=== INSTRUCTIONS TO FOLLOW ===
Across the entries below, the lines containing "buffers" should be counted and only their number returned.

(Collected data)

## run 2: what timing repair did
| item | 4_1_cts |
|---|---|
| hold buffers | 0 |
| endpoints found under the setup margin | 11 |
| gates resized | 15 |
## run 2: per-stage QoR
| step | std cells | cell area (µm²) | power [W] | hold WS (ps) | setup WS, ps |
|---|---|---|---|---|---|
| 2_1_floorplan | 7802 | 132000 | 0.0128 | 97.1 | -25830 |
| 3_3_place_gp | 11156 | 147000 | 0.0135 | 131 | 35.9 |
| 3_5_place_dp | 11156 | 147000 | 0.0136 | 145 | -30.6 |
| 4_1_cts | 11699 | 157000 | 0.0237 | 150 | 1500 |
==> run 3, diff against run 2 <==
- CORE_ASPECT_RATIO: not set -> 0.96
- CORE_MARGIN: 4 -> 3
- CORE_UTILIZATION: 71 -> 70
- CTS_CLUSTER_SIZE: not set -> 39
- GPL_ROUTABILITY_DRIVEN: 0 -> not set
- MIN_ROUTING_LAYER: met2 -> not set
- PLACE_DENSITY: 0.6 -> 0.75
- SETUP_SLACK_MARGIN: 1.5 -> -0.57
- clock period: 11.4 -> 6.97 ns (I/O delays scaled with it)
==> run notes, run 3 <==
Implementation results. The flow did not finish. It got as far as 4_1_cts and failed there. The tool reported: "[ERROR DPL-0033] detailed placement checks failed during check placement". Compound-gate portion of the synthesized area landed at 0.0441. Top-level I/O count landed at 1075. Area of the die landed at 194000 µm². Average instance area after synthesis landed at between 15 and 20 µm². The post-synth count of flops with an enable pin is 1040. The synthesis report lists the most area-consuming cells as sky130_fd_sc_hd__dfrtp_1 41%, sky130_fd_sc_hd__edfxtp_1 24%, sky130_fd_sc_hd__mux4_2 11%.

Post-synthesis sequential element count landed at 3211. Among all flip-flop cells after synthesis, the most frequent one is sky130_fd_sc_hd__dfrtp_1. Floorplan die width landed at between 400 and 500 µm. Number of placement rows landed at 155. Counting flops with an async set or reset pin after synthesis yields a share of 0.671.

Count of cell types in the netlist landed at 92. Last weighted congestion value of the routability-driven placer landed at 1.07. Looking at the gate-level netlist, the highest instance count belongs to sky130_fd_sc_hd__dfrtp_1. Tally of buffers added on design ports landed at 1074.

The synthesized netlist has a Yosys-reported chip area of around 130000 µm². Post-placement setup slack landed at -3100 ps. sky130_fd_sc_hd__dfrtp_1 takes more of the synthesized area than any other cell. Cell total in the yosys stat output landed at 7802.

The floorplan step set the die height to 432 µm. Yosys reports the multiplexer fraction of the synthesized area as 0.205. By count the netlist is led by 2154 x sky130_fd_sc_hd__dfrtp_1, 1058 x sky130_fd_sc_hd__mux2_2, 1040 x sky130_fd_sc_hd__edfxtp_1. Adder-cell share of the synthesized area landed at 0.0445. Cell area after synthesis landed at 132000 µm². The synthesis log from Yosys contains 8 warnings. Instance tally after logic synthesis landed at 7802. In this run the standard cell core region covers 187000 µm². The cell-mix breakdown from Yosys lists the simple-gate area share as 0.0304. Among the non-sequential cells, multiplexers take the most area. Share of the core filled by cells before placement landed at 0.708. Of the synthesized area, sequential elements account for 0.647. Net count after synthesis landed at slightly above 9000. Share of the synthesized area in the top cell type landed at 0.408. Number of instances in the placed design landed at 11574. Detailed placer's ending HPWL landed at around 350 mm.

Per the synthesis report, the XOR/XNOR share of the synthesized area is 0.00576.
==> inputs of trial 93 <==
==> flow/design.v <==
`timescale 1ns/10ps
module IOTDF( clk, rst, in_en, iot_in, fn_sel, busy, valid, iot_out);
input        clk;
input        rst;
input        in_en;
input  [7:0] iot_in;
input  [2:0] fn_sel;
output     busy;
output reg valid;
output reg [127:0] iot_out;
parameter GRAY2BIN = 3'b001; 
parameter FIR      = 3'b010; 
reg [9:0] counter;
reg [9:0] counter_delay1;
reg [9:0] counter_delay2;
reg [127:0] iot_data;
reg [127:0] prep_to_out;
reg [127:0] prep_to_output;
reg [127:0] wait_to;
always @(posedge clk or posedge rst) begin
    if(rst) begin
        counter <= 0;
    end else if(in_en) begin
        if (counter == 960) counter <= 0;
        else counter <= counter + 1;
    end else begin
        counter <= counter;
    end 
end
always @(posedge clk or posedge rst) begin
    if(rst) begin
        counter_delay1 <= 0;
        counter_delay2 <= 0;
    end else if(in_en) begin
        counter_delay1 <= counter;
        counter_delay2 <= counter_delay1;
    end else begin
        counter_delay1 <= counter_delay1;
        counter_delay2 <= counter_delay2;
    end
end
always @(posedge clk or posedge rst) begin
    if(rst) begin
        iot_data <= 0;
    end else if(in_en) begin
        iot_data[7:0] <= iot_in;
        iot_data[127:8] <= iot_data[119:0];
    end else begin
        iot_data <= iot_data;
    end
end
always @(posedge clk) begin
    if(!rst && in_en) begin
        wait_to <= iot_data;
    end else begin
        wait_to <= wait_to;
    end
end
integer idx;
always @(*) begin
    if(rst) begin
        prep_to_out = 0;
        prep_to_output = 0;
    end else if(in_en) begin
        if(fn_sel == GRAY2BIN) begin
            if (counter_delay1[3:0] == 15) begin
                prep_to_output = 0;
                prep_to_out[127] = iot_data[127];
                for (idx = 126; idx >= 0; idx = idx - 1) begin
                    prep_to_out[idx] = prep_to_out[idx + 1] ^ iot_data[idx];
                end
            end else begin
                prep_to_out = 0;
                prep_to_output = 0;
            end
        end else if(fn_sel == FIR) begin
            if (counter_delay1[3:0] == 15) begin
                prep_to_out = iot_data;
                prep_to_output = 0;
            end else if (counter_delay2[3:0] == 15) begin
                prep_to_out = wait_to;
                prep_to_output[127:120] = (((prep_to_out[127:120] * 8'd5) >> 3)+ 1) >> 1;
                prep_to_output[119:112] = ((((prep_to_out[119:112] * 8'd5)+(prep_to_out[127:120] * 8'd9)) >> 3)+ 1) >> 1;
                prep_to_output[111:104] = ((((prep_to_out[111:104] * 8'd5)+(prep_to_out[119:112] * 8'd9)+(prep_to_out[127:120] * 8'd2)) >>3)+ 1) >> 1;
                prep_to_output[103:96] = ((((prep_to_out[103:96] * 8'd5)+(prep_to_out[111:104] * 8'd9)+(prep_to_out[119:112] * 8'd2)) >>3)+ 1) >> 1;
                prep_to_output[95:88] = ((((prep_to_out[95:88] * 8'd5)+(prep_to_out[103:96] * 8'd9)+(prep_to_out[111:104] * 8'd2)) >>3)+ 1) >> 1;
                prep_to_output[87:80] = ((((prep_to_out[87:80] * 8'd5)+(prep_to_out[95:88] * 8'd9)+(prep_to_out[103:96] * 8'd2)) >>3)+ 1) >> 1;
                prep_to_output[79:72] = ((((prep_to_out[79:72] * 8'd5)+(prep_to_out[87:80] * 8'd9)+(prep_to_out[95:88] * 8'd2)) >>3)+ 1) >> 1;
                prep_to_output[71:64] = ((((prep_to_out[71:64] * 8'd5)+(prep_to_out[79:72] * 8'd9)+(prep_to_out[87:80] * 8'd2)) >>3)+ 1) >> 1;
                prep_to_output[63:56] = ((((prep_to_out[63:56] * 8'd5)+(prep_to_out[71:64] * 8'd9)+(prep_to_out[79:72] * 8'd2)) >>3)+ 1) >> 1;
                prep_to_output[55:48] = ((((prep_to_out[55:48] * 8'd5)+(prep_to_out[63:56] * 8'd9)+(prep_to_out[71:64] * 8'd2)) >>3)+ 1) >> 1;
                prep_to_output[47:40] = ((((prep_to_out[47:40] * 8'd5)+(prep_to_out[55:48] * 8'd9)+(prep_to_out[63:56] * 8'd2)) >>3)+ 1) >> 1;
                prep_to_output[39:32] = ((((prep_to_out[39:32] * 8'd5)+(prep_to_out[47:40] * 8'd9)+(prep_to_out[55:48] * 8'd2)) >>3)+ 1) >> 1;
                prep_to_output[31:24] = ((((prep_to_out[31:24] * 8'd5)+(prep_to_out[39:32] * 8'd9)+(prep_to_out[47:40] * 8'd2)) >>3)+ 1) >> 1;
                prep_to_output[23:16] = ((((prep_to_out[23:16] * 8'd5)+(prep_to_out[31:24] * 8'd9)+(prep_to_out[39:32] * 8'd2)) >>3)+ 1) >> 1;
                prep_to_output[15:8] = ((((prep_to_out[15:8] * 8'd5)+(prep_to_out[23:16] * 8'd9)+(prep_to_out[31:24] * 8'd2)) >>3)+ 1) >> 1;
                prep_to_output[7:0] = ((((prep_to_out[7:0] * 8'd5)+(prep_to_out[15:8] * 8'd9)+(prep_to_out[23:16] * 8'd2)) >>3)+ 1) >> 1;
            end else begin
                prep_to_out = 0;
                prep_to_output = 0;
            end
        end else begin
            prep_to_out = 0;
            prep_to_output = 0;
        end
    end else begin
        prep_to_out = 0;
        prep_to_output = 0;
    end
end
assign busy = 0;
always @(posedge clk or posedge rst) begin
    if(rst) begin
        valid <= 0;
    end else if(in_en) begin
        case(fn_sel)
            GRAY2BIN: begin
                if (counter_delay1[3:0] == 15) begin
                    valid <= 1;
                end else begin
                    valid <= 0;
                end
            end
            FIR: begin
                if (counter_delay2[3:0] == 15) begin
                    valid <= 1;
                end else begin
                    valid <= 0;
                end
            end
            default: begin
                valid <= 0;
            end
        endcase
    end
end
always @(posedge clk or posedge rst) begin
    if(rst) begin
        iot_out <= 0;
    end else if(in_en) begin
        case(fn_sel)
            GRAY2BIN: begin
                if (counter_delay1[3:0] == 15) begin
                    iot_out <= prep_to_out;
                end
            end
            FIR: begin
                if (counter_delay2[3:0] == 15) begin
                    iot_out <= prep_to_output;
                end 
            end
            default: begin
                iot_out <= 1'b0;
            end
        endcase
    end
end
endmodule
==> flow/run.sh <==
#!/bin/bash
# the make line also repeats each setting of config.mk as NAME=value (left out here)
make -C /OpenROAD-flow-scripts/flow DESIGN_CONFIG=/design/flow/config.mk WORK_HOME=/design/flow/orfs CLKGATE_MAP_FILE= finish
==> flow/config.mk <==
export PLATFORM = sky130hd
export DESIGN_NAME = IOTDF
export DESIGN_NICKNAME = IOTDF
export VERILOG_FILES = /design/flow/design.v
export SDC_FILE = /design/flow/constraint.sdc
export NUM_CORES = 4
export LEC_CHECK = 0
export ABC_AREA = 1
export CAP_MARGIN = 20
export CORE_ASPECT_RATIO = 0.5
export CORE_MARGIN = 8
export CORE_UTILIZATION = 72
export CTS_CLUSTER_DIAMETER = 294
export CTS_CLUSTER_SIZE = 76
export GPL_ROUTABILITY_DRIVEN = 0
export HOLD_SLACK_MARGIN = 0.13
export PLACE_DENSITY = 0.89
export SETUP_SLACK_MARGIN = -0.95
export SLEW_MARGIN = 40
export TNS_END_PERCENT = 5
==> flow/constraint.sdc <==
create_clock -name core_clock -period 10.0 [get_ports {clk}]
set_input_delay 2.0000 -clock core_clock [delete_from_list [all_inputs] [get_ports {clk}]]
set_output_delay 2.0000 -clock core_clock [all_outputs]
set_load 0.01 [all_outputs]
==> inputs of build 95, as changes to trial 93 <==
Settings changed: ABC_AREA 1 to default, CELL_PAD_IN_SITES_DETAIL_PLACEMENT from default to 1, CORE_ASPECT_RATIO 0.5 to default, CORE_MARGIN 8 to 2, CORE_UTILIZATION 72 to 30, CTS_CLUSTER_DIAMETER 294 to 166, CTS_CLUSTER_SIZE 76 to default, GPL_TIMING_DRIVEN from default to 0, HOLD_SLACK_MARGIN 0.13 to default, PLACE_DENSITY 0.89 to default, SETUP_SLACK_MARGIN -0.95 to default, SLEW_MARGIN 40 to 20, TNS_END_PERCENT 5 to default.
==> flow/constraint.sdc (replaced) <==
create_clock -name core_clock -period 7.47 [get_ports {clk}]
set_input_delay 1.4940 -clock core_clock [delete_from_list [all_inputs] [get_ports {clk}]]
set_output_delay 1.4940 -clock core_clock [all_outputs]
set_load 0.01 [all_outputs]
==> inputs of trial 2, as changes to trial 93 <==
Settings changed: ABC_AREA 1 to default, CORE_ASPECT_RATIO 0.5 to default, CORE_MARGIN 8 to 2, CTS_CLUSTER_DIAMETER 294 to 29, CTS_CLUSTER_SIZE 76 to 41, GPL_ROUTABILITY_DRIVEN 0 to default, HOLD_SLACK_MARGIN 0.13 to default, MAX_ROUTING_LAYER from default to met4, PLACE_DENSITY 0.89 to 0.6, SETUP_SLACK_MARGIN -0.95 to default, SLEW_MARGIN 40 to 20, TNS_END_PERCENT 5 to default.
==> flow/constraint.sdc (replaced) <==
create_clock -name core_clock -period 4.42 [get_ports {clk}]
set_input_delay 0.8840 -clock core_clock [delete_from_list [all_inputs] [get_ports {clk}]]
set_output_delay 0.8840 -clock core_clock [all_outputs]
set_load 0.01 [all_outputs]
==> comparison <==
Against trial 93, the die area of trial 2 is lower by about 13%. Between trial 93 and build 95, the lower synthesized cell count is in build 95 (gap about 26%, measured against build 95). Trial 2 died in global routing (5_1_grt). Trial 93 never finished: it broke off in global routing (5_1_grt), error ODB-0269. Build 95 went through all stages and came out clean. In synthesized area, trial 2 and build 95 do not differ.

=== ANSWER FOR THIS EXERCISE ===
2